> [The problem]
One part of the entries below is wanted: the lines from the one containing "flops: 1 / 470" through the one containing "global route | 0.00218 | 0.00242 | 0.00256". Write those out exactly and nothing else.
Top of Material supplied
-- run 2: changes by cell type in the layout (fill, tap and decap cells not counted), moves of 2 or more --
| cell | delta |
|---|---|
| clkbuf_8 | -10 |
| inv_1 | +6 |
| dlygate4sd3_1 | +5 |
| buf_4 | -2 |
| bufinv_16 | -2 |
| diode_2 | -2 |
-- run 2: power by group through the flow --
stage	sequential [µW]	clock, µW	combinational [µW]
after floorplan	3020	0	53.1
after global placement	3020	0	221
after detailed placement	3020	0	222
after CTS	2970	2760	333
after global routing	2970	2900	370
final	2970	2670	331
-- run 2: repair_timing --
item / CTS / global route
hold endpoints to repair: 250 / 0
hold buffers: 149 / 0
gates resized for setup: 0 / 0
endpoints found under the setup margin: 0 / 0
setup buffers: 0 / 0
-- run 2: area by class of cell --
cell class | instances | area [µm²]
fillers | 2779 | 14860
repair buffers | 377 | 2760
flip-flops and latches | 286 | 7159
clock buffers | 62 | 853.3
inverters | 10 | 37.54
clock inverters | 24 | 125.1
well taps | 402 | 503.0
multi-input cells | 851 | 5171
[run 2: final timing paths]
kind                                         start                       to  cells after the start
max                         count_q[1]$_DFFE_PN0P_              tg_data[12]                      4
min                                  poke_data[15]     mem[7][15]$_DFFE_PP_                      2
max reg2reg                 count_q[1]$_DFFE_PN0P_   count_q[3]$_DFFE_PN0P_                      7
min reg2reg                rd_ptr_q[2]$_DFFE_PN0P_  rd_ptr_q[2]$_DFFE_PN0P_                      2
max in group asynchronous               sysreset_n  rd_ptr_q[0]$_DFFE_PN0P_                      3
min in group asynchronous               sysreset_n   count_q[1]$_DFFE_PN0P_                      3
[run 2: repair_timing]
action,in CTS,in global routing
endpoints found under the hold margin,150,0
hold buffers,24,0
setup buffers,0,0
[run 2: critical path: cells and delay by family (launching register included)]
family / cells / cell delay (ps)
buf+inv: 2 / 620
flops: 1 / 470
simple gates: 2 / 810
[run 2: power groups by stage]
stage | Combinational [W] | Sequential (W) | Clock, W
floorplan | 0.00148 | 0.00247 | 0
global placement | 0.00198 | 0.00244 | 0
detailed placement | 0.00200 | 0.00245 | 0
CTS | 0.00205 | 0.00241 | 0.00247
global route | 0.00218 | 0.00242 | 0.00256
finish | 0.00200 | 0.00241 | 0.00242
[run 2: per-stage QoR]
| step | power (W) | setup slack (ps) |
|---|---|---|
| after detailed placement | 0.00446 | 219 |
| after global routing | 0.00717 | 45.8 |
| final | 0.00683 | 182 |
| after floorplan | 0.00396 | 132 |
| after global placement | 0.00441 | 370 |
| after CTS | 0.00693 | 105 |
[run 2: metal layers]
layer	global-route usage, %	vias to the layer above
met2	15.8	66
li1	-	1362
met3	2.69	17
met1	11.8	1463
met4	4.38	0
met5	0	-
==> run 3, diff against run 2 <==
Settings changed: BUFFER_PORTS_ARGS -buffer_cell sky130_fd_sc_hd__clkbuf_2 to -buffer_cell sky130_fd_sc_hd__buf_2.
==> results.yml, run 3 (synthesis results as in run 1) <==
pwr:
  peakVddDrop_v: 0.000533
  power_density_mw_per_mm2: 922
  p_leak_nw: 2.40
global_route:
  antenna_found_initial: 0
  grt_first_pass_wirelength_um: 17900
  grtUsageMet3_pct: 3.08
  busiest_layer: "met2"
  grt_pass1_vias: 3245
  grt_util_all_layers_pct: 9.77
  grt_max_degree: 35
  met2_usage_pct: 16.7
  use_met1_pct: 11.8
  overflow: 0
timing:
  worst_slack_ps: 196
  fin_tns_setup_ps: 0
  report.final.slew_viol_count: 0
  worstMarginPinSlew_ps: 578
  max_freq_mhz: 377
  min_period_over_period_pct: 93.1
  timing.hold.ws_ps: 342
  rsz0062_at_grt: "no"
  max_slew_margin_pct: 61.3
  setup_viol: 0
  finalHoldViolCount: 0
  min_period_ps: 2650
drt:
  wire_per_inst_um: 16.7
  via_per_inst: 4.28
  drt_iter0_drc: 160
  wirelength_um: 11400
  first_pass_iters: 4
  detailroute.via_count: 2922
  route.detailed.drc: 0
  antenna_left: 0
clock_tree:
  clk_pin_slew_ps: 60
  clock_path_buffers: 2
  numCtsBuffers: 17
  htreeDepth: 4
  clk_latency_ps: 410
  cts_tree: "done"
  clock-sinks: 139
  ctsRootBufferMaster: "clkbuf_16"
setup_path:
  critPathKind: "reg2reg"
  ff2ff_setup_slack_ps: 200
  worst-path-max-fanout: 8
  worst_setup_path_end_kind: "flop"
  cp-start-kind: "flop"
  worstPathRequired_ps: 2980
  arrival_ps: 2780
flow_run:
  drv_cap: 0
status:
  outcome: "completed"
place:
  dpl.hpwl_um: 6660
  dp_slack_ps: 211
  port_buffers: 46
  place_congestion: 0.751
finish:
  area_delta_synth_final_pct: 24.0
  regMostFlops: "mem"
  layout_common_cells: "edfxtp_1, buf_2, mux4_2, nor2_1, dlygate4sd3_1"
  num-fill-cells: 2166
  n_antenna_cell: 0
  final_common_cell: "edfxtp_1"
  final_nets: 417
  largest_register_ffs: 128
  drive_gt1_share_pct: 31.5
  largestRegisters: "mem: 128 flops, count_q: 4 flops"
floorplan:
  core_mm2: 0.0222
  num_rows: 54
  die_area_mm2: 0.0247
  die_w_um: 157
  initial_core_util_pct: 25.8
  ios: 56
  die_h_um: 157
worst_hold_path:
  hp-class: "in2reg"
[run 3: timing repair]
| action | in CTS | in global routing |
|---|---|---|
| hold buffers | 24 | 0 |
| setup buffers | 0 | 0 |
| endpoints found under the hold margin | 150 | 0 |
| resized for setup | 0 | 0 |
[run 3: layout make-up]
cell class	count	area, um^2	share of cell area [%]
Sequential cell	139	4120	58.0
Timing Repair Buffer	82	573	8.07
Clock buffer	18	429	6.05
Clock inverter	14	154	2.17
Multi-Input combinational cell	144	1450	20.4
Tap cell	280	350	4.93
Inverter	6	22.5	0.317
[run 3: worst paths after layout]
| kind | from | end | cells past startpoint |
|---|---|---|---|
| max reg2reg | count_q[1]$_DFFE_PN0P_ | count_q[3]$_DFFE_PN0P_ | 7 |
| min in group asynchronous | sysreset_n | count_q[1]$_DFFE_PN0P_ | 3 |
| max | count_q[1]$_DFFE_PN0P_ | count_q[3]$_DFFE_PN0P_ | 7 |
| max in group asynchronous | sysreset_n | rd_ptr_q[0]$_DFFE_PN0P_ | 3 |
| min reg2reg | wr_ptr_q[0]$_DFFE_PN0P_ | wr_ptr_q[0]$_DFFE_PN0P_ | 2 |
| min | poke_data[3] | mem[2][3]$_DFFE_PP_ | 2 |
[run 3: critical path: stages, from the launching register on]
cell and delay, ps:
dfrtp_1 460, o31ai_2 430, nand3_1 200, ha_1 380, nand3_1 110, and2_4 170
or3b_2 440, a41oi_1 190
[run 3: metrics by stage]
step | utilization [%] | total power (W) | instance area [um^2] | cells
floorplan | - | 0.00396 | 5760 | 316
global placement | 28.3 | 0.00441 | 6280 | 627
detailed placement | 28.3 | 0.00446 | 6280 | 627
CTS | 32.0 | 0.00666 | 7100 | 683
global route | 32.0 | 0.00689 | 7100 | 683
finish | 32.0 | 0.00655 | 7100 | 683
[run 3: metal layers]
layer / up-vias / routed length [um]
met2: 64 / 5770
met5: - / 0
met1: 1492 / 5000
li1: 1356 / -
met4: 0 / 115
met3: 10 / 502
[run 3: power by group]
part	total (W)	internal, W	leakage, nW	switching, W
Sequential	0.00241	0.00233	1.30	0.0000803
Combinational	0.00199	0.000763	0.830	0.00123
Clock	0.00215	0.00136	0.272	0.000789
### config.mk
export PLATFORM = sky130hd
export DESIGN_NAME = bcd_down_counter_flat
export DESIGN_NICKNAME = d
export VERILOG_FILES = /design/src/rtl/bcd_down_counter_if.sv /design/src/rtl/bcd_down_counter.sv /design/src/flat_wrapper.sv
export SDC_FILE = /design/constraint.sdc
export NUM_CORES = 1
export LEC_CHECK = 0
export BUFFER_PORTS_ARGS = -buffer_cell sky130_fd_sc_hd__buf_2
export CAP_MARGIN = 20
export CORE_AREA = 2 2 39 41
export CTS_BUF_LIST = sky130_fd_sc_hd__clkbuf_4
export CTS_CLUSTER_SIZE = 28
export DETAILED_ROUTE_END_ITERATION = 10
export DIE_AREA = 0 0 41 43
export GPL_ROUTABILITY_DRIVEN = 1
export PLACE_DENSITY = 0.73
export SLEW_MARGIN = 25
export SYNTH_ARGS = -nofsm -noshare
export SYNTH_HDL_FRONTEND = slang
export SYNTH_SLANG_ARGS = --single-unit
### constraint.sdc
create_clock -name clk -period 3.6 [get_ports clk]
set_input_delay 0 -clock clk [delete_from_list [all_inputs] [get_ports clk]]
set_output_delay 0 -clock clk [all_outputs]
set_load 0.02 [all_outputs]
### src/rtl/bcd_down_counter_if.sv
// Control and status bundle for the BCD down counter.
// master drives load/en/load_val; slave (the counter) drives the count and flags.
interface bcd_down_counter_if #(
  parameter int unsigned DIGITS = 2
);
  logic                  load;
  logic [4*DIGITS-1:0]   load_val;
  logic                  en;
  logic [4*DIGITS-1:0]   q;
  logic [4*DIGITS-1:0]   qbar;
  logic                  zero;
  logic                  tc;
  logic                  err;

  modport master (
    output load, load_val, en,
    input  q, qbar, zero, tc, err
  );

  modport slave (
    input  load, load_val, en,
    output q, qbar, zero, tc, err
  );
endinterface

### src/rtl/bcd_down_counter.sv
// Synchronous multi-digit BCD down counter with parallel load,
// registered terminal-count and invalid-load pulses.
module bcd_down_counter #(
  parameter int unsigned DIGITS = 2,
  parameter bit          WRAP   = 1'b1
) (
  input  logic                clk,
  input  logic                rst,
  bcd_down_counter_if.slave   bus
);
  localparam int unsigned W = 4 * DIGITS;

  logic [W-1:0] q_q, q_d;
  logic         tc_q, tc_d;
  logic         err_q, err_d;

  logic         load_ok;
  logic [W-1:0] dec_val;
  logic         borrow;
  logic         q_is_zero;

  // Load-value check and one-step decrement with a ripple borrow across digits.
  // At zero every digit borrows, so dec_val is all 9s, which is the wrap value.
  always_comb begin
    load_ok = 1'b1;
    dec_val = '0;
    borrow  = 1'b1;
    for (int unsigned i = 0; i < DIGITS; i++) begin
      if (bus.load_val[4*i +: 4] > 4'd9) begin
        load_ok = 1'b0;
      end
      if (!borrow) begin
        dec_val[4*i +: 4] = q_q[4*i +: 4];
      end else if (q_q[4*i +: 4] == 4'd0) begin
        dec_val[4*i +: 4] = 4'd9;
      end else begin
        dec_val[4*i +: 4] = q_q[4*i +: 4] - 4'd1;
        borrow            = 1'b0;
      end
    end
  end

  assign q_is_zero = (q_q == '0);

  // Next count and pulse flags with load > en > hold priority.
  always_comb begin
    q_d   = q_q;
    tc_d  = 1'b0;
    err_d = 1'b0;
    if (bus.load) begin
      if (load_ok) begin
        q_d = bus.load_val;
      end else begin
        err_d = 1'b1;
      end
    end else if (bus.en) begin
      if (q_is_zero) begin
        q_d = WRAP ? dec_val : q_q;
      end else begin
        q_d  = dec_val;
        tc_d = (dec_val == '0);
      end
    end
  end

  // State register with synchronous active-high reset.
  always_ff @(posedge clk) begin
    if (rst) begin
      q_q   <= '0;
      tc_q  <= 1'b0;
      err_q <= 1'b0;
    end else begin
      q_q   <= q_d;
      tc_q  <= tc_d;
      err_q <= err_d;
    end
  end

  assign bus.q    = q_q;
  assign bus.qbar = ~q_q;
  assign bus.zero = q_is_zero;
  assign bus.tc   = tc_q;
  assign bus.err  = err_q;
endmodule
Bottom of Material supplied
> [Answer to the exercise]
flops: 1 / 470
simple gates: 2 / 810
[run 2: power groups by stage]
stage | Combinational [W] | Sequential (W) | Clock, W
floorplan | 0.00148 | 0.00247 | 0
global placement | 0.00198 | 0.00244 | 0
detailed placement | 0.00200 | 0.00245 | 0
CTS | 0.00205 | 0.00241 | 0.00247
global route | 0.00218 | 0.00242 | 0.00256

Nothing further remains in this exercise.